# Task requirements:
Only one stretch of the listing below is wanted. Give it again exactly, from the line with "run 2: critical" through the line with "run summary, run".

■ ■ ■ ■ ■

Source: an optimization exercise on an open RTL-to-GDS flow (aim: small area, a short achievable clock period and few clock cycles per item). Production flows keep margins and buffers that such runs may drop.
RTL that was checked went through simulation tests only; none was proved equivalent to the original.
The RTL of run 2 was laid out without a check of its function.
Power is estimated from default activity; no workload was simulated.

==> flow/design.v (outline; a module is shown in full before it is edited, if it fits) <==
// module flow_hash: 1481 lines
module flow_hash (
    input  wire         clk,
    input  wire         rst,         
    input  wire         in_valid,
    output wire         in_ready,
    input  wire [1:0]   in_op,       
    input  wire [3:0]   in_len,      
    input  wire         in_frag,     
    input  wire [31:0]  in_seed,
    input  wire [511:0] in_words,    
    output wire         out_valid,
    input  wire         out_ready,
    output wire [31:0]  out_hash
);
  // ...
==> flow/flow/run.sh <==
#!/bin/bash
# Own layout flow: the standard layout (standard.sh: ORFS synthesis to
# final layout, unchanged), except that the port buffers that global
# placement inserts on every input and output are the platform's smallest
# plain buffer (buf_1) instead of the clkdlybuf4s50_1 delay cell that
# buffer_ports picks by default.  Repair may still resize them.
set -euo pipefail
export BUFFER_PORTS_ARGS="-buffer_cell sky130_fd_sc_hd__buf_1"
bash standard.sh finish > standard_flow.log 2>&1
==> flow/standard.sh <==
#!/bin/bash
# synth_recipe.tcl (not shown) runs the flow's synth.tcl, then flattens the netlist and writes it again
# the make line also repeats each setting of config.mk as NAME=value (left out here)
make -C /OpenROAD-flow-scripts/flow DESIGN_CONFIG=/design/flow/config.mk WORK_HOME=/design/flow/orfs CLKGATE_MAP_FILE= SYNTH_SCRIPT=/design/flow/synth_recipe.tcl "${@:-finish}"
==> flow/config.mk <==
export PLATFORM = sky130hd
export DESIGN_NAME = flow_hash
export DESIGN_NICKNAME = flow_hash
export VERILOG_FILES = /design/flow/design.v
export SDC_FILE = /design/flow/constraint.sdc
export NUM_CORES = 4
export LEC_CHECK = 0
export CAP_MARGIN = 0
export CORE_MARGIN = 2
export CORE_UTILIZATION = 40
export GPL_ROUTABILITY_DRIVEN = 0
export SETUP_SLACK_MARGIN = 3.5
export SLEW_MARGIN = 0
export TNS_END_PERCENT = 100
==> flow/constraint.sdc <==
create_clock -name core_clock -period 8.0 [get_ports {clk}]
set_input_delay 1.6000 -clock core_clock [delete_from_list [all_inputs] [get_ports {clk}]]
set_output_delay 1.6000 -clock core_clock [all_outputs]
set_load 0.01 [all_outputs]
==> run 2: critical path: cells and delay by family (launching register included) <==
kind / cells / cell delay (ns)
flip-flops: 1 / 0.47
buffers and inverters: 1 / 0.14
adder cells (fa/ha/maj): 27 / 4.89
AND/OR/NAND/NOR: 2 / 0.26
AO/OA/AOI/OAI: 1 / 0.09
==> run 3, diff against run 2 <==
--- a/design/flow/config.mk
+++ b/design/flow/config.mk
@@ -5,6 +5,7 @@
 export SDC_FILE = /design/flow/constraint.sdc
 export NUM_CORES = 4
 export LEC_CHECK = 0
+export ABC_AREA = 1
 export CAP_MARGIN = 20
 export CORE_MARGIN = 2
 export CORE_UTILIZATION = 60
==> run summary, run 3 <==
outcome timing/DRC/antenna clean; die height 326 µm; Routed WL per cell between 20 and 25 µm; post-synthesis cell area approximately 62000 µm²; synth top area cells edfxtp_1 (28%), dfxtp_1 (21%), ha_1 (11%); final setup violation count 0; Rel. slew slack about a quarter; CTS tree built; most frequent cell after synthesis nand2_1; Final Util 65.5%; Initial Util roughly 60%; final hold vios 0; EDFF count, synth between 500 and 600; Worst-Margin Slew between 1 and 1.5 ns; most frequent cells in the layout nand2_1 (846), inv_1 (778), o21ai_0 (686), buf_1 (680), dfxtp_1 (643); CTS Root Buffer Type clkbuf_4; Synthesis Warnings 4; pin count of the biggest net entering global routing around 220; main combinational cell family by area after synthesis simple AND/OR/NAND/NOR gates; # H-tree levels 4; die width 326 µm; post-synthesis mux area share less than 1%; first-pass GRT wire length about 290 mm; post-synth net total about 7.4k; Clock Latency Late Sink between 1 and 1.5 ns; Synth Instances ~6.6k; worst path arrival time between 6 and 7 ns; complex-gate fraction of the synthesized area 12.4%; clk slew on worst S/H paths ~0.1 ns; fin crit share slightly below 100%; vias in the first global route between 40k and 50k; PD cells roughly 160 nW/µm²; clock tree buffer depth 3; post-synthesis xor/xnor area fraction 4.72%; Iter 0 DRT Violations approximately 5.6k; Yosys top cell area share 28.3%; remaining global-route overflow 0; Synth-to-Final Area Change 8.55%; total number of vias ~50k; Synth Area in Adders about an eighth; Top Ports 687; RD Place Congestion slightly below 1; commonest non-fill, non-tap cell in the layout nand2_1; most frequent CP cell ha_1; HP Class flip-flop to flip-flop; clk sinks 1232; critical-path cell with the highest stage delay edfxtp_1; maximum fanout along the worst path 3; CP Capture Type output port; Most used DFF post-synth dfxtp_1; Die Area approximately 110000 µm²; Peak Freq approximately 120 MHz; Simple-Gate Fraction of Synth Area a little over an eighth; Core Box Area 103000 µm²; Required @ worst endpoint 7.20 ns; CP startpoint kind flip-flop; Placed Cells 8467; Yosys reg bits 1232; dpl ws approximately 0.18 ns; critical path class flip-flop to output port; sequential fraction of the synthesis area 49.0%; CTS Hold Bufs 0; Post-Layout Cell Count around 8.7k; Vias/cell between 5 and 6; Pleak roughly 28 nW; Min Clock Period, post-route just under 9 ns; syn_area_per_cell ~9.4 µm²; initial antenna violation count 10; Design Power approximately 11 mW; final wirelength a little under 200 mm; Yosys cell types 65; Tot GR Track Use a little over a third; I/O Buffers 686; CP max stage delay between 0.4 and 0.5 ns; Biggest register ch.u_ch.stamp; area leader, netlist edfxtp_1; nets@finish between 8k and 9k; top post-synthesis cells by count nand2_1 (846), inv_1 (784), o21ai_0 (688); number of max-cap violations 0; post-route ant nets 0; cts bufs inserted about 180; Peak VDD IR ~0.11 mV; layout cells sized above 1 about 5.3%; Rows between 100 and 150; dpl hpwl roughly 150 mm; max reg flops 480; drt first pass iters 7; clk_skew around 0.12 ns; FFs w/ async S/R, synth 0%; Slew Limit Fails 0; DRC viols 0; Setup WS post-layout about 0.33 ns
Background: an optimization exercise with open tools, aiming at small area. Do not read the settings as production practice.
The RTL was checked by simulation tests, not by an equivalence proof against the original design.
Power is estimated from default activity; no workload was simulated.

==> flow/design.v <==
module ox_decim_rca #(parameter W = 31) (
    input  wire [W-1:0] a,
    input  wire [W-1:0] b,
    output wire [W-1:0] s
);
    wire [W:0] c;
    assign c[0] = 1'b0;
    genvar i;
    generate
        for (i = 0; i < W; i = i + 1) begin : g
            assign s[i]   = a[i] ^ b[i] ^ c[i];
            assign c[i+1] = (a[i] & b[i]) | (a[i] & c[i]) | (b[i] & c[i]);
        end
    endgenerate
endmodule
This design comes from an exercise in tuning for small area, a short achievable clock period and few clock cycles per item on the open sky130 flow, not from production work. At most, simulation tests tie the RTL to the original design; equivalence was not proved. No functional check of the RTL was part of run 3. Power and IR drop assume default switching activity.

==> design.v <==
module can_fd_tx (
    input  wire        clk,
    input  wire        rst,
    input  wire        wr_en,
    input  wire [5:0]  wr_addr,
    input  wire [7:0]  wr_data,
    input  wire        start,
    input  wire [28:0] ident,
    input  wire        ide,
    input  wire        rtr,
    input  wire        fdf,
    input  wire        brs,
    input  wire        esi,
    input  wire [3:0]  dlc,
    output reg         busy,
    output wire        tx_valid,
    input  wire        tx_ready,
    output reg         tx_bit,
    output reg  [4:0]  tx_field,
    output reg         tx_stuff,
    output reg         tx_fast,
    output reg         tx_last
);
    localparam [4:0] F_SOF         = 5'h00;
    localparam [4:0] F_BASE_ID     = 5'h01;
    localparam [4:0] F_RTR_SRR     = 5'h02;
    localparam [4:0] F_IDE         = 5'h03;
    localparam [4:0] F_EXT_ID      = 5'h04;
    localparam [4:0] F_RTR2        = 5'h05;
    localparam [4:0] F_FDF         = 5'h06;
    localparam [4:0] F_RES         = 5'h07;
    localparam [4:0] F_BRS         = 5'h08;
    localparam [4:0] F_ESI         = 5'h09;
    localparam [4:0] F_DLC         = 5'h0A;
    localparam [4:0] F_DATA        = 5'h0B;
    localparam [4:0] F_STUFF_COUNT = 5'h0C;
    localparam [4:0] F_CRC         = 5'h0D;
    localparam [4:0] F_CRC_DELIM   = 5'h0E;
    localparam [4:0] F_ACK         = 5'h0F;
    localparam [4:0] F_ACK_DELIM   = 5'h10;
    localparam [4:0] F_EOF         = 5'h11;
    localparam HDR  = 0;    
    localparam DATA = 1;
    localparam CRC  = 2;    
    localparam FDC  = 3;    
    localparam TAIL = 4;    
    localparam [20:0] PM15 = 21'h4599 << 6;
    localparam [20:0] PM17 = 21'h1685B << 4;
    localparam [20:0] PM21 = 21'h102899;
    reg [511:0] buffer;     
    reg [7:0]   w_row;
    reg [7:0]   w_col;
    reg [7:0]   w_data;
    integer     k;
    always @(posedge clk) begin
        w_row  <= (wr_en && idle) ? (8'd1 << wr_addr[5:3]) : 8'd0;
        w_col  <= 8'd1 << wr_addr[2:0];
        w_data <= wr_data;
        for (k = 0; k < 64; k = k + 1)
            if (w_row[k / 8] && w_col[k % 8])
                buffer[8 * k +: 8] <= w_data;
    end
    assign tx_valid = busy;
    reg [39:0] hsr;
    reg        h_ide;
    reg        h_fdf;
    reg        h_brs;      
    reg        h_wide;     
    reg  idle;
    wire accept = start && idle;
    wire        rtr_s = rtr & ~fdf;
    wire [10:0] base  = ide ? ident[28:18] : ident[10:0];
    wire [7:0]  tl_b  = fdf ? {1'b1, 1'b0, brs, esi, dlc} : {1'b0, dlc, 3'b000};
    wire [7:0]  tl_e  = fdf ? {1'b1, 1'b0, brs, esi, dlc} : {2'b00, dlc, 2'b00};
    wire [39:0] hload = {base, ide | rtr_s, ide,
                         ide ? ident[17:10] : tl_b,
                         ident[9:0], rtr_s, tl_e};
    reg [5:0] lm1;
    reg       len0;        
    reg [5:0] lm1_in;
    always @* begin
        case ({fdf, dlc})
            5'h00, 5'h10: lm1_in = 6'd0;    
            5'h09, 5'h0A, 5'h0B, 5'h0C,
            5'h0D, 5'h0E, 5'h0F: lm1_in = 6'd7;
            5'h19: lm1_in = 6'd11;
            5'h1A: lm1_in = 6'd15;
            5'h1B: lm1_in = 6'd19;
            5'h1C: lm1_in = 6'd23;
            5'h1D: lm1_in = 6'd31;
            5'h1E: lm1_in = 6'd47;
            5'h1F: lm1_in = 6'd63;
            5'h01, 5'h11: lm1_in = 6'd0;
            5'h02, 5'h12: lm1_in = 6'd1;
            5'h03, 5'h13: lm1_in = 6'd2;
            5'h04, 5'h14: lm1_in = 6'd3;
            5'h05, 5'h15: lm1_in = 6'd4;
            5'h06, 5'h16: lm1_in = 6'd5;
            5'h07, 5'h17: lm1_in = 6'd6;
            default: lm1_in = 6'd7;    
        endcase
    end
    wire wide_in = fdf & dlc[3] & (dlc[2] | (dlc[1] & dlc[0]));    
    reg [15:0] a_lm;        
    reg [3:0]  a_hi;        
    reg [7:0] p0, p1;
    reg       lastbyte;     
    reg [7:0] rd0, rd1;
    integer i;
    always @* begin
        rd0 = 8'd0;
        rd1 = 8'd0;
        for (i = 0; i < 32; i = i + 1) begin
            if (a_hi[i / 16] && a_lm[i % 16])
                rd0 = rd0 | buffer[8 * i +: 8];
            if (a_hi[2 + i / 16] && a_lm[i % 16])
                rd1 = rd1 | buffer[8 * (32 + i) +: 8];
        end
    end
    always @(posedge clk) begin
        p0 <= rd0;
        p1 <= rd1;
    end
    wire [7:0] nbyte = p0 | p1;
    wire [15:0] l_lm = 16'd1 << lm1[3:0];
    wire [3:0]  l_hi = 4'b0001 << lm1[5:4];
    wire at_last = |(a_lm & l_lm) && |(a_hi & l_hi);
    reg [4:0]  st;          
    reg        h_last;      
    reg [5:0]  cnt;         
    reg [2:0]  run;         
    reg        stuff_due;   
    reg [2:0]  stuff_cnt;   
    reg [20:0] crc;
    wire [2:0]  sc_gray = stuff_cnt ^ (stuff_cnt >> 1);
    wire [3:0]  sc_bits = {sc_gray, ^sc_gray};
    wire [20:0] pmask   = h_fdf ? (h_wide ? PM21 : PM17) : PM15;
    reg [4:0] h_fld;
    reg       h_end;
    reg       h_fast;
    always @* begin
        if (cnt <= 6'd10)      h_fld = F_BASE_ID;
        else if (cnt == 6'd11) h_fld = F_RTR_SRR;
        else if (cnt == 6'd12) h_fld = F_IDE;
        else if (h_ide) begin
            if (cnt <= 6'd30)      h_fld = F_EXT_ID;
            else if (cnt == 6'd31) h_fld = F_RTR2;
            else if (cnt == 6'd32) h_fld = F_FDF;
            else if (cnt == 6'd33) h_fld = F_RES;
            else if (cnt == 6'd34) h_fld = h_fdf ? F_BRS : F_DLC;
            else if (cnt == 6'd35) h_fld = h_fdf ? F_ESI : F_DLC;
            else                   h_fld = F_DLC;
        end else begin
            if (cnt == 6'd13)      h_fld = F_FDF;
            else if (cnt == 6'd14) h_fld = h_fdf ? F_RES : F_DLC;
            else if (cnt == 6'd15) h_fld = h_fdf ? F_BRS : F_DLC;
            else if (cnt == 6'd16) h_fld = h_fdf ? F_ESI : F_DLC;
            else                   h_fld = F_DLC;
        end
        h_end  = (cnt == (h_ide ? (h_fdf ? 6'd38 : 6'd36) : (h_fdf ? 6'd19 : 6'd16)));
        h_fast = h_brs && (cnt >= (h_ide ? 6'd35 : 6'd16));
    end
    wire fd_fsb  = (cnt[2:0] == 3'd0);
    wire fd_sc   = (cnt[5:3] == 3'd0);
    wire fd_end  = (cnt[2:0] == 3'd1) && (cnt[5:3] == (h_wide ? 3'd6 : 3'd5));
    wire d_end   = (cnt[2:0] == 3'd7);           
    wire c_end   = (cnt[3:0] == 4'd14);          
    wire t_last  = (cnt[3:0] == 4'd9);           
    wire from_hsr = st[HDR] || st[DATA] || (st[FDC] && fd_sc && !fd_fsb);
    wire from_crc = st[CRC] || (st[FDC] && !fd_sc && !fd_fsb);
    wire is_fsb   = st[FDC] && fd_fsb;
    wire g_lvl    = from_hsr ? hsr[39] : from_crc ? crc[20] : is_fsb ? ~tx_bit : 1'b1;
    wire dyn_last = (st[HDR] && h_last && len0) || (st[DATA] && d_end && lastbyte);
    wire g_dyn    = st[HDR] || st[DATA] || st[CRC];
    wire g_crc    = st[HDR] || st[DATA] || (st[FDC] && fd_sc && !fd_fsb);
    wire g_ld     = (st[HDR] && h_last && !len0) || (st[DATA] && d_end && !lastbyte);
    reg [4:0] g_fld;
    always @* begin
        g_fld = F_EOF;
        if (st[HDR])  g_fld = h_fld;
        if (st[DATA]) g_fld = F_DATA;
        if (st[CRC])  g_fld = F_CRC;
        if (st[FDC])  g_fld = (fd_sc || (cnt[5:3] == 3'd1 && fd_fsb)) ? F_STUFF_COUNT : F_CRC;
        if (st[TAIL])
            case (cnt[3:0])
                4'd0:    g_fld = F_CRC_DELIM;
                4'd1:    g_fld = F_ACK;
                4'd2:    g_fld = F_ACK_DELIM;
                default: g_fld = F_EOF;
            endcase
    end
    wire g_fast = (st[HDR] && h_fast) || ((st[DATA] || st[FDC]) && h_brs);
    wire load = !idle && tx_ready && !tx_last;
    wire gen  = load && !stuff_due;
    wire        c_in   = stuff_due ? ~tx_bit : hsr[39];
    wire [20:0] crc_st = {crc[19:0], 1'b0} ^ ((c_in ^ crc[20]) ? pmask : 21'd0);
    wire [2:0] g_run = (g_lvl != tx_bit) ? 3'd1 : run + 3'd1;
    always @(posedge clk) begin
        if (rst) begin
            busy <= 1'b0;
            idle <= 1'b1;
        end else if (accept) begin
            busy <= 1'b1;
            idle <= 1'b0;
        end else if (!idle && tx_ready && tx_last) begin
            busy <= 1'b0;
            idle <= 1'b1;
        end
    end
    always @(posedge clk) begin
        if (idle) begin
            hsr       <= hload;
            h_ide     <= ide;
            h_fdf     <= fdf;
            len0      <= fdf ? (dlc == 4'd0) : (rtr || dlc == 4'd0);
            h_last    <= 1'b0;
            h_brs     <= fdf & brs;
            h_wide    <= wide_in;
            lm1       <= lm1_in;
            tx_bit    <= 1'b0;
            tx_field  <= F_SOF;
            tx_stuff  <= 1'b0;
            tx_fast   <= 1'b0;
            tx_last   <= 1'b0;
            st        <= 5'b00001;
            cnt       <= 6'd0;
            a_lm      <= 16'd1;
            a_hi      <= 4'b0001;
            run       <= 3'd1;
            stuff_due <= 1'b0;
            stuff_cnt <= 3'd0;
            crc       <= fdf ? (wide_in ? PM21 : PM17) : 21'd0;
        end else if (load) begin
            if (stuff_due) begin
                tx_bit    <= ~tx_bit;
                tx_stuff  <= 1'b1;
                tx_fast   <= g_fast;
                run       <= 3'd1;
                stuff_due <= 1'b0;
                stuff_cnt <= stuff_cnt + 3'd1;
                if (h_fdf)
                    crc <= crc_st;
            end else begin
                tx_bit    <= g_lvl;
                tx_field  <= g_fld;
                tx_stuff  <= is_fsb;
                tx_fast   <= g_fast;
                tx_last   <= st[TAIL] && t_last;
                run       <= g_run;
                stuff_due <= g_dyn && !(dyn_last && h_fdf) && (g_run == 3'd5);
                cnt <= cnt + 6'd1;
                if (st[HDR] && h_last) begin
                    cnt <= 6'd0;
                    st  <= !len0 ? 5'b00010 : h_fdf ? 5'b01000 : 5'b00100;
                end
                if (st[DATA] && d_end)
                    cnt <= 6'd0;
                if (st[DATA] && d_end && lastbyte) begin
                    st  <= h_fdf ? 5'b01000 : 5'b00100;
                end
                if (st[CRC] && c_end) begin
                    cnt <= 6'd0;
                    st  <= 5'b10000;
                end
                if (st[FDC] && cnt[2:0] == 3'd4)
                    cnt <= {cnt[5:3] + 3'd1, 3'b000};
                if (st[FDC] && fd_end) begin
                    cnt <= 6'd0;
                    st  <= 5'b10000;
                end
                h_last <= h_end;
                hsr <= {hsr[38:0], 1'b0};
                if (g_ld) begin
                    hsr[39:32] <= nbyte;
                    lastbyte   <= at_last;
                    a_lm       <= {a_lm[14:0], a_lm[15]};
                    if (a_lm[15])
                        a_hi <= {a_hi[2:0], a_hi[3]};
                end
                if (dyn_last && h_fdf)
                    hsr[38:35] <= sc_bits;
                if (g_crc)
                    crc <= crc_st;
                else if (!is_fsb)
                    crc <= {crc[19:0], 1'b0};
            end
        end
    end
endmodule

■ ■ ■ ■ ■

# Answer for the task:
==> run 2: critical path: cells and delay by family (launching register included) <==
kind / cells / cell delay (ns)
flip-flops: 1 / 0.47
buffers and inverters: 1 / 0.14
adder cells (fa/ha/maj): 27 / 4.89
AND/OR/NAND/NOR: 2 / 0.26
AO/OA/AOI/OAI: 1 / 0.09
==> run 3, diff against run 2 <==
--- a/design/flow/config.mk
+++ b/design/flow/config.mk
@@ -5,6 +5,7 @@
 export SDC_FILE = /design/flow/constraint.sdc
 export NUM_CORES = 4
 export LEC_CHECK = 0
+export ABC_AREA = 1
 export CAP_MARGIN = 20
 export CORE_MARGIN = 2
 export CORE_UTILIZATION = 60
==> run summary, run 3 <==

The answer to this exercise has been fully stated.